Things in your relationship. The fire and excitement in your relationship may have died because you were too comfortable or complacent with one other, making things more of a habit than an act of love. You begin to resemble brothers or friends rather than lovers. Being too comfortable with each other removes the excitement and romance from the relationship, making it monotonous and ordinary. When couples do the same things over and over, they stop growing as individuals and as partners. Change up your routine and spice up your relationship. There are things and interests you may pursue independently to help you grow as a person, and things you can pursue jointly to help you bond. Allowing your spouse or partner his or her own space to do his or her own thing or enjoy the company of his or her friends is crucial, but it is equally important to spend time alone with each other on regular dates or vacations to bond and build new and exciting memories.

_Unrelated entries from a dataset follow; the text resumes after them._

## src/rtl/conv_scan_ctrl_pkg.sv

```systemverilog
`default_nettype none
// ============================================================================
// Module  : conv_scan_ctrl_pkg
// Brief   : Shared state encoding and output-map sizing for the conv scan.
// Revision: 1.0
// ============================================================================
package conv_scan_ctrl_pkg;

    typedef enum logic [1:0] {
        S_IDLE = 2'd0,
        S_SCAN = 2'd1,
        S_DONE = 2'd2
    } state_e;

    // Number of window positions along one axis (integer division).
    function automatic int out_dim(input int img, input int k, input int stride);
        return (img - k) / stride + 1;
    endfunction

endpackage
`default_nettype wire

```

## src/rtl/conv_scan_ctrl_if.sv

```systemverilog
`default_nettype none
// ============================================================================
// Module  : conv_scan_ctrl_if
// Brief   : Tap stream bundle between the scan controller and the MAC stage.
// Revision: 1.0
// ============================================================================
interface conv_scan_ctrl_if #(
    parameter int CW = 4,
    parameter int AW = 6
);
    logic          start;
    logic          abort;
    logic          ready;
    logic          busy;
    logic          valid;
    logic [CW-1:0] row;
    logic [CW-1:0] col;
    logic [AW-1:0] addr;
    logic          first_tap;
    logic          last_tap;
    logic          done;

    modport master (
        input  start, abort, ready,
        output busy, valid, row, col, addr, first_tap, last_tap, done
    );

    modport slave (
        output start, abort, ready,
        input  busy, valid, row, col, addr, first_tap, last_tap, done
    );
endinterface
`default_nettype wire

```

## src/rtl/conv_scan_ctrl_wrap_counter.sv

```systemverilog
`default_nettype none
// ============================================================================
// Module  : conv_scan_ctrl_wrap_counter
// Brief   : Up-counter wrapping at MAX; wrap_o chains into the next stage.
// Revision: 1.0
// ============================================================================
module conv_scan_ctrl_wrap_counter #(
    parameter int CW  = 4,
    parameter int MAX = 0
) (
    input  wire logic          clk,
    input  wire logic          rst,
    input  wire logic          en_i,
    input  wire logic          clr_i,
    output logic [CW-1:0]      nxt_o,
    output logic               wrap_o
);
    logic [CW-1:0] q_q;
    logic [CW-1:0] q_d;

    // nxt_o exposes the post-edge value so the owner can register derived outputs.
    always_comb begin
        wrap_o = en_i && (q_q == CW'(MAX));
        q_d    = q_q;
        if (clr_i || wrap_o) begin
            q_d = '0;
        end else if (en_i) begin
            q_d = q_q + 1'b1;
        end
    end

    assign nxt_o = q_d;

    always_ff @(posedge clk) begin
        if (rst) begin
            q_q <= '0;
        end else begin
            q_q <= q_d;
        end
    end
endmodule
`default_nettype wire

```

## src/rtl/conv_scan_ctrl.sv

```systemverilog
`default_nettype none
// ============================================================================
// Module  : conv_scan_ctrl
// Brief   : Walks a KxK window over an IMG_H x IMG_W map, one tap per handshake.
// Revision: 1.0
// ============================================================================
module conv_scan_ctrl
    import conv_scan_ctrl_pkg::*;
#(
    parameter int IMG_W  = 8,
    parameter int IMG_H  = 8,
    parameter int K      = 3,
    parameter int STRIDE = 1,
    parameter int CW     = 4,
    parameter int AW     = 6
) (
    input  wire logic        clk,
    input  wire logic        rst,
    conv_scan_ctrl_if.master bus
);
    localparam int OUT_W = out_dim(IMG_W, K, STRIDE);
    localparam int OUT_H = out_dim(IMG_H, K, STRIDE);

    state_e        state_q;
    logic          busy_q;
    logic          valid_q;
    logic          done_q;
    logic          first_q;
    logic          last_q;
    logic [CW-1:0] row_q;
    logic [CW-1:0] col_q;

    logic          w_scan;
    logic          w_xfer;
    logic          w_abort;
    logic          w_step;
    logic          w_kc_wrap;
    logic          w_kr_wrap;
    logic          w_ocol_wrap;
    logic          w_final;
    logic [CW-1:0] w_kc_nxt;
    logic [CW-1:0] w_kr_nxt;
    logic [CW-1:0] w_ocol_nxt;
    logic [CW-1:0] w_orow_nxt;
    logic [CW-1:0] w_row_nxt;
    logic [CW-1:0] w_col_nxt;
    logic          w_first_nxt;
    logic          w_last_nxt;

    assign w_scan  = (state_q == S_SCAN);
    assign w_xfer  = w_scan && valid_q && bus.ready;
    assign w_abort = w_scan && bus.abort;
    // An aborted transfer still counts as consumed, but must not move the indices.
    assign w_step  = w_xfer && !w_abort;

    conv_scan_ctrl_wrap_counter #(.CW(CW), .MAX(K - 1)) u_kc (
        .clk(clk), .rst(rst), .en_i(w_step), .clr_i(w_abort),
        .nxt_o(w_kc_nxt), .wrap_o(w_kc_wrap)
    );
    conv_scan_ctrl_wrap_counter #(.CW(CW), .MAX(K - 1)) u_kr (
        .clk(clk), .rst(rst), .en_i(w_kc_wrap), .clr_i(w_abort),
        .nxt_o(w_kr_nxt), .wrap_o(w_kr_wrap)
    );
    conv_scan_ctrl_wrap_counter #(.CW(CW), .MAX(OUT_W - 1)) u_ocol (
        .clk(clk), .rst(rst), .en_i(w_kr_wrap), .clr_i(w_abort),
        .nxt_o(w_ocol_nxt), .wrap_o(w_ocol_wrap)
    );
    conv_scan_ctrl_wrap_counter #(.CW(CW), .MAX(OUT_H - 1)) u_orow (
        .clk(clk), .rst(rst), .en_i(w_ocol_wrap), .clr_i(w_abort),
        .nxt_o(w_orow_nxt), .wrap_o(w_final)
    );

    assign w_row_nxt   = CW'(32'(w_orow_nxt) * 32'(STRIDE) + 32'(w_kr_nxt));
    assign w_col_nxt   = CW'(32'(w_ocol_nxt) * 32'(STRIDE) + 32'(w_kc_nxt));
    assign w_first_nxt = (w_kr_nxt == '0) && (w_kc_nxt == '0);
    assign w_last_nxt  = (w_kr_nxt == CW'(K - 1)) && (w_kc_nxt == CW'(K - 1));

    always_ff @(posedge clk) begin
        if (rst) begin
            state_q <= S_IDLE;
            busy_q  <= 1'b0;
            valid_q <= 1'b0;
            done_q  <= 1'b0;
            first_q <= 1'b0;
            last_q  <= 1'b0;
            row_q   <= '0;
            col_q   <= '0;
        end else begin
            done_q <= 1'b0;
            case (state_q)
                S_IDLE: begin
                    if (bus.start) begin
                        state_q <= S_SCAN;
                        busy_q  <= 1'b1;
                        valid_q <= 1'b1;
                        row_q   <= w_row_nxt;
                        col_q   <= w_col_nxt;
                        first_q <= w_first_nxt;
                        last_q  <= w_last_nxt;
                    end
                end
                S_SCAN: begin
                    if (w_abort || (w_xfer && w_final)) begin
                        state_q <= w_abort ? S_IDLE : S_DONE;
                        done_q  <= !w_abort;
                        busy_q  <= 1'b0;
                        valid_q <= 1'b0;
                        first_q <= 1'b0;
                        last_q  <= 1'b0;
                        row_q   <= '0;
                        col_q   <= '0;
                    end else if (w_xfer) begin
                        row_q   <= w_row_nxt;
                        col_q   <= w_col_nxt;
                        first_q <= w_first_nxt;
                        last_q  <= w_last_nxt;
                    end
                end
                S_DONE: begin
                    state_q <= S_IDLE;
                end
                default: begin
                    state_q <= S_IDLE;
                end
            endcase
        end
    end

    assign bus.busy      = busy_q;
    assign bus.valid     = valid_q;
    assign bus.done      = done_q;
    assign bus.first_tap = first_q;
    assign bus.last_tap  = last_q;
    assign bus.row       = row_q;
    assign bus.col       = col_q;
    assign bus.addr      = AW'(32'(row_q) * 32'(IMG_W) + 32'(col_q));
endmodule
`default_nettype wire

```

## src/flat_wrapper.sv

```systemverilog
// flat-port wrapper written by rule: the top's interface ports become plain ports
module conv_scan_ctrl_flat import conv_scan_ctrl_pkg::*;
#(
    parameter int IMG_W  = 8,
    parameter int IMG_H  = 8,
    parameter int K      = 3,
    parameter int STRIDE = 1,
    parameter int CW     = 4,
    parameter int AW     = 6
)
  (clk, rst, bus_start, bus_abort, bus_ready, bus_busy, bus_valid, bus_row, bus_col, bus_addr, bus_first_tap, bus_last_tap, bus_done);
  conv_scan_ctrl_if #(.CW(CW), .AW(AW)) bus_i ();
  input  wire logic clk;
  input  wire logic rst;
  input wire logic [$bits(bus_i.start)-1:0] bus_start;
  input wire logic [$bits(bus_i.abort)-1:0] bus_abort;
  input wire logic [$bits(bus_i.ready)-1:0] bus_ready;
  output wire logic [$bits(bus_i.busy)-1:0] bus_busy;
  output wire logic [$bits(bus_i.valid)-1:0] bus_valid;
  output wire logic [$bits(bus_i.row)-1:0] bus_row;
  output wire logic [$bits(bus_i.col)-1:0] bus_col;
  output wire logic [$bits(bus_i.addr)-1:0] bus_addr;
  output wire logic [$bits(bus_i.first_tap)-1:0] bus_first_tap;
  output wire logic [$bits(bus_i.last_tap)-1:0] bus_last_tap;
  output wire logic [$bits(bus_i.done)-1:0] bus_done;
  assign bus_i.start = bus_start;
  assign bus_i.abort = bus_abort;
  assign bus_i.ready = bus_ready;
  assign bus_busy = bus_i.busy;
  assign bus_valid = bus_i.valid;
  assign bus_row = bus_i.row;
  assign bus_col = bus_i.col;
  assign bus_addr = bus_i.addr;
  assign bus_first_tap = bus_i.first_tap;
  assign bus_last_tap = bus_i.last_tap;
  assign bus_done = bus_i.done;
  conv_scan_ctrl #(.IMG_W(IMG_W), .IMG_H(IMG_H), .K(K), .STRIDE(STRIDE), .CW(CW), .AW(AW)) u_core (.clk(clk), .rst(rst), .bus(bus_i));
endmodule
```

## config.mk

```make
export PLATFORM = sky130hd
export DESIGN_NAME = conv_scan_ctrl_flat
export DESIGN_NICKNAME = d
export VERILOG_FILES = /design/src/rtl/conv_scan_ctrl_pkg.sv /design/src/rtl/conv_scan_ctrl_if.sv /design/src/rtl/conv_scan_ctrl_wrap_counter.sv /design/src/rtl/conv_scan_ctrl.sv /design/src/flat_wrapper.sv
export SDC_FILE = /design/constraint.sdc
export NUM_CORES = 1
export LEC_CHECK = 0
export CORE_ASPECT_RATIO = 1.75
export CORE_MARGIN = 2
export CORE_UTILIZATION = 59
export DETAILED_ROUTE_END_ITERATION = 10
export HOLD_SLACK_MARGIN = 0.02
export PLACE_DENSITY = 0.91
export RECOVER_POWER = 100
export SYNTH_ARGS = -nofsm -noshare
export SYNTH_HDL_FRONTEND = slang
export SYNTH_SLANG_ARGS = --single-unit
```

## constraint.sdc

```tcl
create_clock -name clk -period 4.6 [get_ports clk]
set_input_delay 0.69 -clock clk [delete_from_list [all_inputs] [get_ports clk]]
set_output_delay 0.69 -clock clk [all_outputs]
set_load 0.02 [all_outputs]
```

Yosys cells after proc, flatten, opt, wreduce, memory -nomap -nowiden --
Cells that the tools add are included.
Word-level totals: logic and storage cells 86, bits in registers 30, output and inout bits 19
Operators by class: add/sub/neg operators 7, reduce and logical (&&, ||, !) cells 25, multiplexer cells 31, bitwise gates (word level) 2, equal/unequal tests 10
Operator list (count):
- 4-bit two-way mux | 14
- 4-bit by 1-bit adder with 4-bit output, second input constant | 4
- 4-bit by 2-bit == test with 1-bit output, second input constant | 4
- 4-bit case mux with 2 select lines | 2
- 1-bit logical AND | 11
- 4-bit adder | 2
- 4-bit by 3-bit == test with 1-bit output, second input constant | 2
- 4-bit zero test | 2
- 1-bit two-way mux | 8
- 6-bit by 4-bit adder with 6-bit output | 1
- 2-bit two-way mux | 3
- 1-bit case mux with 2 select lines | 3
- 3-bit AND reduction | 2
- 1-bit logical OR | 5
- 2-bit != test, second input constant | 2
- 2-bit case mux with 2 select lines | 1
- 3-bit != test, second input constant | 1
- 3-bit OR reduction | 1
- 2-bit by 1-bit == test with 1-bit output, second input constant | 1
- 2-bit zero test | 1
- 1-bit NOT | 2
- 2-bit AND reduction | 1
- 2-bit nonzero test | 1
- 1-bit zero test | 1

Longest topological paths before layout --
Gate-level depths: netlist of run 1.
depth after elaboration 14, mapped depth 16, mapped depth without buffers 15

Modules after synthesis --
From an unflattened synthesis of run 1, not the netlist that was laid out.
Second synthesis, totals: cells, all modules 213, area total of the unflattened synthesis 1854.3 µm²
Modules (own cells, without submodules):
- conv_scan_ctrl | times used 1, area an instance 850.8 µm², cells each 93, sequential area each 280.3 µm²
- conv_scan_ctrl_wrap_counter (u_core.u_kc ...) | times used 2, area an instance 264.0 µm², cells each 29, sequential area each 80.1 µm²
- conv_scan_ctrl_wrap_counter (u_core.u_ocol ...) | times used 2, area an instance 237.7 µm², cells each 31, sequential area each 80.1 µm²

Worst setup path before layout of run 1 --
No wires, ideal clock.
kind input port to flip-flop, start point in bus_abort, end point reg u_core.col_q[3] (netlist: u_core.bus.col[3]), arrival 3.175 ns, data required time 4.513 ns, setup time 0.087 ns, slack 1.337 ns, stages 11, cell sequence or4b_4 nor3_2 mux2_2 nor2_1 ha_1 a21o_1 a21oi_1 xnor2_1 xnor2_1 a32oi_1 o31ai_1
Between the ends: word-level cells in the longest chain between the ends 12
RTL lines:
- from (decl) | RTL line flat_wrapper.sv:16 | input wire logic [$bits(bus_i.abort)-1:0] bus_abort;
- 1-bit logical AND * | RTL line conv_scan_ctrl.sv:52 | assign w_abort = w_scan && bus.abort;
- 1-bit zero test | RTL line conv_scan_ctrl.sv:54 | assign w_step = w_xfer && !w_abort;
- 1-bit logical AND | RTL line conv_scan_ctrl.sv:54
- 1-bit logical AND (3 in series) | RTL line conv_scan_ctrl_wrap_counter.sv:23 | wrap_o = en_i && (q_q == CW'(MAX));
- 1-bit logical OR | RTL line conv_scan_ctrl_wrap_counter.sv:25 | if (clr_i || wrap_o) begin
- 4-bit two-way mux * | RTL line conv_scan_ctrl_wrap_counter.sv:25
- via u_core.u_ocol.nxt_o[1] | RTL line conv_scan_ctrl_wrap_counter.sv:15 | output logic [CW-1:0] nxt_o,
- 4-bit adder * | RTL line conv_scan_ctrl.sv:74 | assign w_col_nxt = CW'(32'(w_ocol_nxt) * 32'(STRIDE) + 32'(w_kc_nxt));
- 4-bit two-way mux | RTL line conv_scan_ctrl.sv:112 | end else if (w_xfer) begin
- 4-bit two-way mux | RTL line conv_scan_ctrl.sv:103 | if (w_abort || (w_xfer && w_final)) begin
- 4-bit case mux with 2 select lines * | RTL line conv_scan_ctrl.sv:90 | case (state_q)
- to (signal assigned) | RTL line conv_scan_ctrl.sv:97 | col_q <= w_col_nxt;
- to (signal assigned) | RTL line conv_scan_ctrl.sv:114 | col_q <= w_col_nxt;
- to (decl) | RTL line conv_scan_ctrl.sv:31 | logic [CW-1:0] col_q;
Mark *: on every way through the listed nets, which the timed path passes. The rest lies on a longest branch. The select of a mux whose other input is x is not followed. A chain may end at the register's enable or synchronous reset.

Worst setup path after layout of run 1 --
Same ends and word-level chain as after synthesis.

==> results_dict.tcl, run 1 <==
set metrics [dict create \
    via_count_of_the_first_global_routing_pass 1582 \
    fillers 223 \
    hold_violations 0 \
    io_buffers 23 \
    h-tree-depth 2 \
    worst_path_most_repeated_cell "xnor2_1" \
    synth-compound-area-share_pct 11.33 \
    cap_violations 0 \
    slew_viol_final 0 \
    groute.usage.overall_pct 28.01 \
    holdCritPathClass "reg -> reg" \
    cts-root-buf "clkbuf_8" \
    total_number_of_vias 1634 \
    postCtsHoldBufs 0 \
    finalWorstPathRequiredPeriod_ns 3.889 \
    gpl.final_weighted_congestion 0.9249 \
    share_of_synthesized_cell_area_in_full_adder_half_adder_and_majority_cells_pct 13.03 \
    cts_tree "built" \
    rr_worst_depth 11 \
    grt_max_degree 26 \
    design.core.area_sq_um 2960 \
    die_height_um 77.96 \
    achievable-frequency_mhz 257.1 \
    power_density_nw_per_um2 259.1 \
    initial_utilization_pct 62.30 \
    chipWidth_um 46.27 \
    cp_slowest_stage_delay_ns 0.62 \
    required_worst_endpoint_ns 4.80 \
    synth_flop_cell "dfxtp_1" \
    critPathCapture "u_core.bus.col[3]" \
    synth_sequential_area_ratio_pct 32.56 \
    synthesis.instances 217 \
    tns_ns 0 \
    cts_num_sinks 30 \
    finish.net_count 259 \
    avgSynthCellArea_sq_um 8.499 \
    timing.critical_path.to_type "register" \
    timing.critical_path.buf_inv 1 \
    synth.cell_area_sq_um 1844 \
    dp.final_hpwl_um 3167 \
    grtUsageMet1_pct 34.64 \
    slew_headroom_pct 40.06 \
    syn2layout_area_growth_pct 17.57 \
    timing.critical_path.from "bus_abort" \
    grt.met3_usage_pct 4.419 \
    multi_input_comb_area_sq_um 1134 \
    r2r-end "u_core.bus.col[3]" \
    synthSimpleGateAreaFrac_pct 28.43 \
    cts_setup_buffers 0 \
    drt-pass1-iter-count 4 \
    finalClockSkew_ns 0.007574 \
    wirelength_um 4356 \
    drt_first_iter_violations 49 \
    path_class "in -> reg" \
    synth_fp_nets 240 \
    setup_violations 0 \
    min_path_cells 2 \
    critPathMaxFanout 5 \
    dominant_combinational_cell_family_by_area_after_synthesis "simple AND/OR/NAND/NOR gates" \
    finalCritPeriodShare_pct 84.55 \
    cts.reportedPaths.clkPinSlew_ns 0.07 \
    drive_gt1_share_pct 6.329 \
    synth-seq-cells 30 \
    post_synth_cell_types 43 \
    placedCellCount 271 \
    cp_cell_sequence "dlygate4sd3_1, or4b_1, nor3_2, mux2_1, nor2_1, ha_1, a21o_1, a21oi_1, xnor2_1, xnor2_1, a32oi_1, o31ai_1" \
    clock_path_buffers 2 \
    setup_repair_after_global_routing_missed_its_margin "false" \
    ff_latch_area_sq_um 600.6 \
    post_drt_wl_per_cell_um 15.61 \
    cpLargestDelayFamily "simple AND/OR/NAND/NOR gates" \
    number_of_synthesized_flops_with_an_enable_pin 0 \
    ant_nets 0 \
    fp.dieArea_sq_um 3607 \
    drc 0 \
    critical_path_arrival_ns 4.09 \
    antenna_cells_inserted 0 \
    multiplexer_share_of_the_synthesized_area_pct 2.239 \
    rrSetupSlack_ns 1.24 \
    clk-insertion-delay-late_ns 0.29 \
    post_synth_xor_xnor_area_pct 6.649 \
    regToRegStartpoint "u_core.state_q[0]" \
    vias_per_cell 5.857 \
    post_layout_power_mw 0.5619 \
    cp_num_cells 12 \
    status "complete, no violations" \
    gr-usage-met2_pct 44.31 \
    grt.busiest_layer "met2" \
    post_route_insts_no_fill 279 \
    top_level_ports 24 \
    grt_antenna_before_repair 0 \
    cts_inserted_buffers 5 \
    final.hold.worst_slack_ns 0.5040 \
    row_count 26 \
    p_leak_nw 0.9817 \
    crit_slowest_cell "or4b_1" \
    globalRouteOverflowTotal 0 \
    synth-warning-count 0 \
    startpoint_type "input port" \
    tightest_slew_ns 0.8962 \
    async_reset_ff_share_pct 0 \
    post_cts_resize_count 0 \
    vdd_drop_max_v 0.0002470 \
    grt_pass1_wl_um 7417 \
]
## stage by stage
step                      util [%]  area [sq um]  setup slack, ns
final                        73.25          2168           0.7108
after global routing         73.25          2168           0.5124
after global placement       69.78          2066           0.7371
after floorplan                  -          1844            1.337
after detailed placement     69.78          2066           0.5993
after CTS                    73.50          2176           0.9096
## power by group
part	switching [mW]	internal, mW
combinational	0.0281	0.0142
sequential	0.00392	0.263
clock	0.102	0.151
total	0.134	0.428
## synth_stat cells, drive strengths merged (2+ instances only)
library cell / number / share of area [%]
a21o: 2 / 0.81
a21oi: 9 / 2.4
a22oi: 7 / 2.8
a31oi: 2 / 0.68
buf: 6 / 2.5
clkbuf: 6 / 1.2
dfxtp: 30 / 33
fa: 2 / 2.2
ha: 16 / 11
inv: 10 / 2.0
mux2i: 3 / 1.6
nand2: 10 / 2.0
nand2b: 3 / 1.0
nand3: 4 / 1.1
nand3b: 8 / 3.3
nand4: 3 / 1.0
nand4b: 2 / 0.95
nor2: 35 / 7.1
nor2b: 3 / 1.0
nor3: 13 / 3.8
nor3b: 3 / 1.5
nor4: 3 / 1.8
o21ai: 7 / 1.9
o31ai: 2 / 0.81
or2: 3 / 1.0
xnor2: 9 / 4.3
xor2: 5 / 2.4
## registers in the layout (all words and copies together) (netlist names)
signal,flops
u_core.bus.busy,1
u_core.bus.col,4
u_core.bus.done,1
u_core.bus.first_tap,1
u_core.bus.last_tap,1
u_core.bus.row,4
u_core.state_q,2
u_core.u_kc.q_q,4
u_core.u_kr.q_q,4
u_core.u_ocol.q_q,4
u_core.u_orow.q_q,4
## routing by layer
| layer | vias up | part of all wire (%) |
|---|---|---|
| met5 | - | 0 |
| li1 | 792 | - |
| met1 | 776 | 39 |
| met3 | 13 | 3.7 |
| met2 | 53 | 54 |
| met4 | 0 | 3.2 |
## tightest hold or removal path: cells and delay by family (launching register included)
family	cells	cell delay [ns]
DFF	1	0.32
and+or+nand+nor	1	0.07
AOI/OAI and AO/OA	1	0.07
## worst min-delay path by stage
stage | from | endpoint | slack, ns
finish | u_core.bus.first_tap | u_core.bus.first_tap | 0.50
detailed placement | u_core.bus.first_tap | u_core.bus.first_tap | 0.49
CTS | u_core.bus.first_tap | u_core.bus.first_tap | 0.51
global route | u_core.bus.first_tap | u_core.bus.first_tap | 0.52
floorplan | u_core.u_ocol.q_q[3] | u_core.u_ocol.q_q[3] | 0.51
global placement | u_core.bus.last_tap | u_core.bus.last_tap | 0.49
## area by class of cell
class                      count  area share (%)
tap                           42           2.424
multi-input combinational    165           52.28
timing repair buffer          24           10.79
inverter                      10           1.731
sequential                    30           27.70
clock buffer                   8           5.078
## placed cells by master, fill, tap and decap left out, types with 2 or more instances in the layout
master,count
nand4b_1,2
nand2b_1,3
ha_1,16
mux2i_1,3
nor4_1,2
a21o_1,2
nand4_1,3
nor2b_1,3
o31ai_1,2
nor3_1,12
dlygate4sd3_1,21
xnor2_1,9
o21ai_0,7
inv_1,10
a21oi_1,9
a22oi_1,7
nor2_1,35
dfxtp_1,30
a31oi_1,2
or2_2,3
clkbuf_8,8
clkdlybuf4s50_1,2
fa_1,2
xor2_1,5
nor3b_1,2
nand3b_1,8
nand3_1,4
nand2_1,10
## logic make-up (layout without fill, tap and decap cells)
group | after synthesis | after routing
AO/OA/AOI/OAI | 33 | 33
multiplexers | 4 | 4
adder cells (fa/ha/maj) | 18 | 18
buffers and inverters | 22 | 42
AND/OR/NAND/NOR | 96 | 96
XOR/XNOR | 14 | 14
flip-flops | 30 | 30
(Power assumes the default switching activity.)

Intimacy and sex are lacking. Life can become so hectic and stressful that couples may find themselves too preoccupied or stressed for intimacy or sex, which is never a healthy thing in a relationship. Couples need to connect intimately, emotionally and physically, and sex is the best way to do it. Sex in a long-term relationship may dry up, and couples tend to have less sex with time. Couples should work together to avoid this. One of the reasons why partnerships collapse is a lack of closeness or sexual dissatisfaction. When couples stop having sex, they feel distant and distanced from one another, making them vulnerable to infidelity. It is ideal for couples to maintain an active sex life in order to keep the connection alive and intriguing. Although it is crucial to establish an intimate connection with your relationship through regular sex, couples should be aware that putting pressure on their spouse or partner to engage in frequent sex is not a good idea. You don’t have to have sex every day, but studies show that having sex once a week is optimum and sufficient to retain that personal connection between couples. There are many obstacles to overcome, such as tension at work, stress in everyday life, caring for children, and a state when you are not in the mood for sex, but the frequency and timing of having sex should be discussed and arranged, just like any other issue in your relationship. In every romantic relationship, intimate connection via sex is essential, and when partners do not have adequate connection through sex, they must take action to resolve the issue in order to save the relationship.